Song Meaning
These lyrics open with striking, almost visceral images: a shower sent to "dry lips" and a "crescent moon" laid upon "red hands." It's a scene that feels both intimate and slightly surreal, hinting at a moment of relief or perhaps a delicate burden. But this quiet observation quickly shatters with the sudden, forceful appearance of "fiercely rushing golden goats."
This shift introduces a profound sense of disorientation. The golden goats are followed by "strangers who lost their owner, now crying sadly," painting a picture of collective sorrow and abandonment. This external chaos or shared grief seems to trigger a deeply personal, internal event for the narrator, moving from observation to a physical and psychological collapse.

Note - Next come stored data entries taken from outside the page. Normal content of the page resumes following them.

--- src/design/csp_pkg.sv ---
// Shared types and constants for the cascade position/speed controller.
// Used by csp_ctrl, csp_datapath and cascade_position_speed_pid_top.
package csp_pkg;

   localparam int POS_W    = 32;
   localparam int FRAC_W   = 16;
   localparam int GAIN_W   = 16;
   localparam int LIM_W    = 8;
   localparam int SPEED_W  = 16;
   localparam int ERR_W    = SPEED_W + 1;
   localparam int DERR_W   = ERR_W + 1;
   localparam int INTEG_W  = 25;
   localparam int CMD_W    = 9;
   localparam int MUL_A_W  = GAIN_W + 1;
   localparam int MUL_B_W  = POS_W + 1;
   localparam int PROD_W   = MUL_A_W + MUL_B_W;
   localparam int ACC_W    = PROD_W + 2;
   localparam int GAIN_SH  = 8;
   localparam int SCALE_SH = FRAC_W + GAIN_SH;
   localparam int DIVR_W   = ERR_W;
   localparam int MAG5_W   = DIVR_W + 3;
   localparam int QUOT_W   = FRAC_W + 3;
   localparam int INC_W    = QUOT_W + 1;
   localparam int CNT_W    = 5;
   localparam int DIV_STEPS = QUOT_W;

   localparam int CSR_IDX_W  = 3;
   localparam int CSR_DATA_W = GAIN_W;
   localparam int REQ_W      = 2 * POS_W + SPEED_W;
   localparam int RSP_W      = 32;

   localparam logic [GAIN_W-1:0] OUTER_KP_RST = 16'd77;
   localparam logic [GAIN_W-1:0] OUTER_KD_RST = 16'd102;
   localparam logic [GAIN_W-1:0] INNER_KP_RST = 16'd77;
   localparam logic [GAIN_W-1:0] INNER_KI_RST = 16'd77;
   localparam logic [GAIN_W-1:0] INNER_KD_RST = 16'd0;
   localparam logic [LIM_W-1:0]  INTEG_LIM_RST = 8'd10;
   localparam logic [LIM_W-1:0]  OUT_LIM_RST   = 8'd20;

   localparam logic signed [ACC_W-1:0] ST_HI = ACC_W'(32767);
   localparam logic signed [ACC_W-1:0] ST_LO = ACC_W'(-32768);
   localparam logic [DIVR_W-1:0] DIV_OFFSET = DIVR_W'(5);

   typedef enum logic [CSR_IDX_W-1:0] {
      REG_OUTER_KP       = 3'd0,
      REG_OUTER_KD       = 3'd1,
      REG_INNER_KP       = 3'd2,
      REG_INNER_KI       = 3'd3,
      REG_INNER_KD       = 3'd4,
      REG_INTEGRAL_LIMIT = 3'd5,
      REG_OUTPUT_LIMIT   = 3'd6
   } csr_index_type;

   typedef enum logic [4:0] {
      S_IDLE,
      S_OUT_P,
      S_OUT_D,
      S_OUT_SUM,
      S_ST,
      S_ES,
      S_DS,
      S_DIV_INIT,
      S_DIV,
      S_INC,
      S_INTEG,
      S_IN_P,
      S_IN_D,
      S_IN_I,
      S_IN_SUM,
      S_CLAMP,
      S_CMD,
      S_DONE
   } state_type;

   typedef enum logic [2:0] {
      MUL_NONE,
      MUL_OUT_KP,
      MUL_OUT_KD,
      MUL_IN_KP,
      MUL_IN_KD,
      MUL_IN_KI
   } mul_sel_type;

   typedef enum logic [1:0] {
      ACC_HOLD,
      ACC_LOAD,
      ACC_ADD,
      ACC_CLAMP
   } acc_op_type;

   typedef struct packed {
      logic        capture;
      mul_sel_type mul_sel;
      acc_op_type  acc_op;
      logic        acc_shift;
      logic        dp_update;
      logic        st_update;
      logic        es_update;
      logic        ds_update;
      logic        div_init;
      logic        div_step;
      logic        inc_update;
      logic        integ_update;
      logic        cmd_update;
      logic        out_load;
   } ctrl_cmd_type;

endpackage

--- src/design/csp_ctrl.sv ---
// Sequencer for the cascade controller: steps the shared multiplier,
// accumulator and serial divider in csp_datapath. Depends on csp_pkg.
module csp_ctrl import csp_pkg::*; (
   input  logic         clock,
   input  logic         reset,
   input  logic         req_tvalid,
   output logic         req_tready,
   output logic         rsp_tvalid,
   input  logic         rsp_tready,
   output ctrl_cmd_type cmd
);

   state_type        state_ff, state_in;
   logic [CNT_W-1:0] div_cnt_ff, div_cnt_in;
   logic             rsp_valid_ff, rsp_valid_in;
   logic             out_free;

   assign out_free   = !rsp_valid_ff || rsp_tready;
   assign rsp_tvalid = rsp_valid_ff;

   always_comb begin
      state_in = state_ff;
      case (state_ff)
         S_IDLE:     if (req_tvalid) state_in = S_OUT_P;
         S_OUT_P:    state_in = S_OUT_D;
         S_OUT_D:    state_in = S_OUT_SUM;
         S_OUT_SUM:  state_in = S_ST;
         S_ST:       state_in = S_ES;
         S_ES:       state_in = S_DS;
         S_DS:       state_in = S_DIV_INIT;
         S_DIV_INIT: state_in = S_DIV;
         S_DIV:      if (div_cnt_ff == '0) state_in = S_INC;
         S_INC:      state_in = S_INTEG;
         S_INTEG:    state_in = S_IN_P;
         S_IN_P:     state_in = S_IN_D;
         S_IN_D:     state_in = S_IN_I;
         S_IN_I:     state_in = S_IN_SUM;
         S_IN_SUM:   state_in = S_CLAMP;
         S_CLAMP:    state_in = S_CMD;
         S_CMD:      state_in = S_DONE;
         S_DONE:     if (out_free) state_in = S_IDLE;
         default:    state_in = S_IDLE;
      endcase
   end

   always_comb begin
      div_cnt_in = div_cnt_ff;
      if (state_ff == S_DIV_INIT) begin
         div_cnt_in = CNT_W'(DIV_STEPS - 1);
      end else if (state_ff == S_DIV) begin
         div_cnt_in = div_cnt_ff - CNT_W'(1);
      end
   end

   always_comb begin
      cmd        = '0;
      req_tready = 1'b0;
      case (state_ff)
         S_IDLE: begin
            req_tready  = 1'b1;
            cmd.capture = req_tvalid;
         end
         S_OUT_P: begin
            cmd.mul_sel   = MUL_OUT_KP;
            cmd.dp_update = 1'b1;
         end
         S_OUT_D: begin
            cmd.mul_sel = MUL_OUT_KD;
            cmd.acc_op  = ACC_LOAD;
         end
         S_OUT_SUM:  cmd.acc_op = ACC_ADD;
         S_ST:       cmd.st_update = 1'b1;
         S_ES:       cmd.es_update = 1'b1;
         S_DS:       cmd.ds_update = 1'b1;
         S_DIV_INIT: cmd.div_init = 1'b1;
         S_DIV:      cmd.div_step = 1'b1;
         S_INC:      cmd.inc_update = 1'b1;
         S_INTEG:    cmd.integ_update = 1'b1;
         S_IN_P:     cmd.mul_sel = MUL_IN_KP;
         S_IN_D: begin
            cmd.mul_sel   = MUL_IN_KD;
            cmd.acc_op    = ACC_LOAD;
            cmd.acc_shift = 1'b1;
         end
         S_IN_I: begin
            cmd.mul_sel   = MUL_IN_KI;
            cmd.acc_op    = ACC_ADD;
            cmd.acc_shift = 1'b1;
         end
         S_IN_SUM:   cmd.acc_op = ACC_ADD;
         S_CLAMP:    cmd.acc_op = ACC_CLAMP;
         S_CMD:      cmd.cmd_update = 1'b1;
         S_DONE:     cmd.out_load = out_free;
         default:    cmd = '0;
      endcase
   end

   always_comb begin
      rsp_valid_in = rsp_valid_ff;
      if (cmd.out_load) begin
         rsp_valid_in = 1'b1;
      end else if (rsp_tready) begin
         rsp_valid_in = 1'b0;
      end
   end

   always_ff @(posedge clock) begin
      if (reset) begin
         state_ff     <= S_IDLE;
         div_cnt_ff   <= '0;
         rsp_valid_ff <= 1'b0;
      end else begin
         state_ff     <= state_in;
         div_cnt_ff   <= div_cnt_in;
         rsp_valid_ff <= rsp_valid_in;
      end
   end

   a_accept_starts: assert property (@(posedge clock) disable iff (reset)
      req_tvalid && req_tready |=> state_ff == S_OUT_P)
      else $error("accepted transfer did not start the outer loop");

   a_div_ends: assert property (@(posedge clock) disable iff (reset)
      state_ff == S_DIV && div_cnt_ff == '0 |=> state_ff == S_INC)
      else $error("divider did not finish after its last step");

   a_rsp_from_done: assert property (@(posedge clock) disable iff (reset)
      $rose(rsp_valid_ff) |-> $past(state_ff == S_DONE))
      else $error("result raised outside the done state");

   a_done_holds: assert property (@(posedge clock) disable iff (reset)
      state_ff == S_DONE && rsp_valid_ff && !rsp_tready |=> state_ff == S_DONE)
      else $error("new result overwrote one still waiting");

endmodule

--- src/design/csp_datapath.sv ---
// Datapath for the cascade controller: config registers, loop state, shared
// multiplier, accumulator and restoring divider. Depends on csp_pkg.
module csp_datapath import csp_pkg::*; (
   input  logic                         clock,
   input  logic                         reset,
   input  ctrl_cmd_type                 cmd,
   input  logic signed [POS_W-1:0]      goal_position,
   input  logic signed [POS_W-1:0]      measured_position,
   input  logic signed [SPEED_W-1:0]    measured_speed,
   input  logic                         csr_wr_en,
   input  logic [CSR_IDX_W-1:0]         csr_index,
   input  logic [CSR_DATA_W-1:0]        csr_wdata,
   output logic signed [SPEED_W-1:0]    speed_target,
   output logic signed [CMD_W-1:0]      speed_command
);

   logic [GAIN_W-1:0] outer_kp_ff, outer_kd_ff, inner_kp_ff, inner_ki_ff, inner_kd_ff;
   logic [LIM_W-1:0]  integ_lim_ff, out_lim_ff;

   logic signed [POS_W-1:0]   ep_ff, ep_in, oprev_ff;
   logic signed [POS_W:0]     dp_ff, dp_in;
   logic signed [SPEED_W-1:0] ms_ff;
   logic signed [SPEED_W-1:0] st_ff, st_in;
   logic signed [ERR_W-1:0]   es_ff, es_in, iprev_ff;
   logic signed [DERR_W-1:0]  ds_ff, ds_in;
   logic [DIVR_W-1:0]         mag_ff, mag_in;
   logic                      neg_ff;
   logic [MAG5_W-1:0]         mag5;
   logic [DIVR_W-1:0]         divisor_ff, rem_ff, rem_in;
   logic [QUOT_W-1:0]         dshift_ff, quot_ff;
   logic [DIVR_W:0]           trial_base, divisor_ext;
   logic                      trial_ge;
   logic signed [INC_W-1:0]   inc_ff, inc_in;
   logic signed [INTEG_W-1:0] integ_ff, integ_in;
   logic signed [INTEG_W:0]   integ_sum, ilim_pos, ilim_neg;
   logic signed [MUL_A_W-1:0] mul_a;
   logic signed [MUL_B_W-1:0] mul_b;
   logic signed [PROD_W-1:0]  prod_ff, prod_in;
   logic signed [ACC_W-1:0]   acc_ff, acc_in, prod_ext, add_term;
   logic signed [ACC_W-1:0]   olim_pos, olim_neg;
   logic signed [ACC_W-1:0]   st_round, st_shift, cmd_round, cmd_shift;
   logic signed [CMD_W-1:0]   cmd_ff, cmd_in;
   logic signed [SPEED_W-1:0] rsp_st_ff;
   logic signed [CMD_W-1:0]   rsp_cmd_ff;

   always_ff @(posedge clock) begin
      if (reset) begin
         outer_kp_ff  <= OUTER_KP_RST;
         outer_kd_ff  <= OUTER_KD_RST;
         inner_kp_ff  <= INNER_KP_RST;
         inner_ki_ff  <= INNER_KI_RST;
         inner_kd_ff  <= INNER_KD_RST;
         integ_lim_ff <= INTEG_LIM_RST;
         out_lim_ff   <= OUT_LIM_RST;
      end else if (csr_wr_en) begin
         case (csr_index_type'(csr_index))
            REG_OUTER_KP:       outer_kp_ff  <= csr_wdata;
            REG_OUTER_KD:       outer_kd_ff  <= csr_wdata;
            REG_INNER_KP:       inner_kp_ff  <= csr_wdata;
            REG_INNER_KI:       inner_ki_ff  <= csr_wdata;
            REG_INNER_KD:       inner_kd_ff  <= csr_wdata;
            REG_INTEGRAL_LIMIT: integ_lim_ff <= csr_wdata[LIM_W-1:0];
            REG_OUTPUT_LIMIT:   out_lim_ff   <= csr_wdata[LIM_W-1:0];
            default: ;
         endcase
      end
   end

   // outer PD
   assign ep_in = goal_position - measured_position;
   assign dp_in = (POS_W+1)'(ep_ff) - (POS_W+1)'(oprev_ff);

   assign st_round = acc_ff + $signed({{(ACC_W-GAIN_SH){1'b0}}, {GAIN_SH{acc_ff[ACC_W-1]}}});
   assign st_shift = st_round >>> GAIN_SH;

   always_comb begin
      if (st_shift > ST_HI) begin
         st_in = SPEED_W'(ST_HI);
      end else if (st_shift < ST_LO) begin
         st_in = SPEED_W'(ST_LO);
      end else begin
         st_in = SPEED_W'(st_shift);
      end
   end

   // inner errors
   assign es_in  = ERR_W'(st_ff) - ERR_W'(ms_ff);
   assign ds_in  = DERR_W'(es_ff) - DERR_W'(iprev_ff);
   assign mag_in = es_ff[ERR_W-1] ? DIVR_W'(-es_ff) : DIVR_W'(es_ff);

   // integral rate: mag*5*2^FRAC_W / (mag+5), one quotient bit a cycle
   assign mag5        = {1'b0, mag_ff, 2'b00} + MAG5_W'(mag_ff);
   assign trial_base  = {rem_ff, dshift_ff[QUOT_W-1]};
   assign divisor_ext = {1'b0, divisor_ff};
   assign trial_ge    = trial_base >= divisor_ext;
   assign rem_in      = trial_ge ? DIVR_W'(trial_base - divisor_ext) : DIVR_W'(trial_base);

   assign inc_in = neg_ff ? -$signed({1'b0, quot_ff}) : $signed({1'b0, quot_ff});

   assign integ_sum = (INTEG_W+1)'(integ_ff) + (INTEG_W+1)'(inc_ff);
   assign ilim_pos  = $signed((INTEG_W+1)'({integ_lim_ff, {FRAC_W{1'b0}}}));
   assign ilim_neg  = -ilim_pos;

   always_comb begin
      if (integ_sum > ilim_pos) begin
         integ_in = INTEG_W'(ilim_pos);
      end else if (integ_sum < ilim_neg) begin
         integ_in = INTEG_W'(ilim_neg);
      end else begin
         integ_in = INTEG_W'(integ_sum);
      end
   end

   // shared multiplier
   always_comb begin
      mul_a = '0;
      mul_b = '0;
      case (cmd.mul_sel)
         MUL_OUT_KP: begin
            mul_a = $signed({1'b0, outer_kp_ff});
            mul_b = MUL_B_W'(ep_ff);
         end
         MUL_OUT_KD: begin
            mul_a = $signed({1'b0, outer_kd_ff});
            mul_b = MUL_B_W'(dp_ff);
         end
         MUL_IN_KP: begin
            mul_a = $signed({1'b0, inner_kp_ff});
            mul_b = MUL_B_W'(es_ff);
         end
         MUL_IN_KD: begin
            mul_a = $signed({1'b0, inner_kd_ff});
            mul_b = MUL_B_W'(ds_ff);
         end
         MUL_IN_KI: begin
            mul_a = $signed({1'b0, inner_ki_ff});
            mul_b = MUL_B_W'(integ_ff);
         end
         default: begin
            mul_a = '0;
            mul_b = '0;
         end
      endcase
   end

   assign prod_in = PROD_W'(mul_a) * PROD_W'(mul_b);

   // accumulator
   assign prod_ext = ACC_W'(prod_ff);
   assign add_term = cmd.acc_shift ? (prod_ext <<< FRAC_W) : prod_ext;
   assign olim_pos = $signed(ACC_W'(out_lim_ff)) <<< SCALE_SH;
   assign olim_neg = -olim_pos;

   always_comb begin
      acc_in = acc_ff;
      case (cmd.acc_op)
         ACC_HOLD: acc_in = acc_ff;
         ACC_LOAD: acc_in = add_term;
         ACC_ADD:  acc_in = acc_ff + add_term;
         ACC_CLAMP: begin
            if (acc_ff > olim_pos) begin
               acc_in = olim_pos;
            end else if (acc_ff < olim_neg) begin
               acc_in = olim_neg;
            end
         end
         default: acc_in = acc_ff;
      endcase
   end

   assign cmd_round = acc_ff + $signed({{(ACC_W-SCALE_SH){1'b0}}, {SCALE_SH{acc_ff[ACC_W-1]}}});
   assign cmd_shift = cmd_round >>> SCALE_SH;
   assign cmd_in    = CMD_W'(cmd_shift);

   always_ff @(posedge clock) begin
      if (reset) begin
         oprev_ff <= '0;
         iprev_ff <= '0;
         integ_ff <= '0;
      end else begin
         if (cmd.dp_update) oprev_ff <= ep_ff;
         if (cmd.ds_update) iprev_ff <= es_ff;
         if (cmd.integ_update) integ_ff <= integ_in;
      end
   end

   always_ff @(posedge clock) begin
      if (cmd.capture) begin
         ep_ff <= ep_in;
         ms_ff <= measured_speed;
      end
      if (cmd.dp_update) dp_ff <= dp_in;
      if (cmd.st_update) st_ff <= st_in;
      if (cmd.es_update) es_ff <= es_in;
      if (cmd.ds_update) begin
         ds_ff  <= ds_in;
         mag_ff <= mag_in;
         neg_ff <= es_ff[ERR_W-1];
      end
      if (cmd.div_init) begin
         divisor_ff <= mag_ff + DIV_OFFSET;
         rem_ff     <= mag5[MAG5_W-1:3];
         dshift_ff  <= {mag5[2:0], {FRAC_W{1'b0}}};
         quot_ff    <= '0;
      end else if (cmd.div_step) begin
         rem_ff    <= rem_in;
         dshift_ff <= {dshift_ff[QUOT_W-2:0], 1'b0};
         quot_ff   <= {quot_ff[QUOT_W-2:0], trial_ge};
      end
      if (cmd.inc_update) inc_ff <= inc_in;
      if (cmd.mul_sel != MUL_NONE) prod_ff <= prod_in;
      acc_ff <= acc_in;
      if (cmd.cmd_update) cmd_ff <= cmd_in;
      if (cmd.out_load) begin
         rsp_st_ff  <= st_ff;
         rsp_cmd_ff <= cmd_ff;
      end
   end

   assign speed_target  = rsp_st_ff;
   assign speed_command = rsp_cmd_ff;

endmodule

The core of the lyrics lies in the relentless repetition of the chorus: "The back goes over," "Eyes tightly closed," "I see myself lying down and go down again." This hypnotic refrain creates a powerful sense of inevitability, a descent that feels both physical and mental. The most arresting detail is the narrator's detached observation, "I see myself lying down," suggesting an out-of-body experience, a complete surrender where the self becomes an object of its own gaze.
The effectiveness of these lyrics comes from their potent blend of the tangible and the dreamlike. The initial sensory details ground us, only for the "golden goats" and "crying strangers" to pull us into a more allegorical space. This, combined with the relentless, almost ritualistic repetition of the narrator's collapse and self-observation, evokes a profound feeling of surrender, a deep internal shift, or perhaps a melancholic acceptance of an unavoidable fall into an unknown state.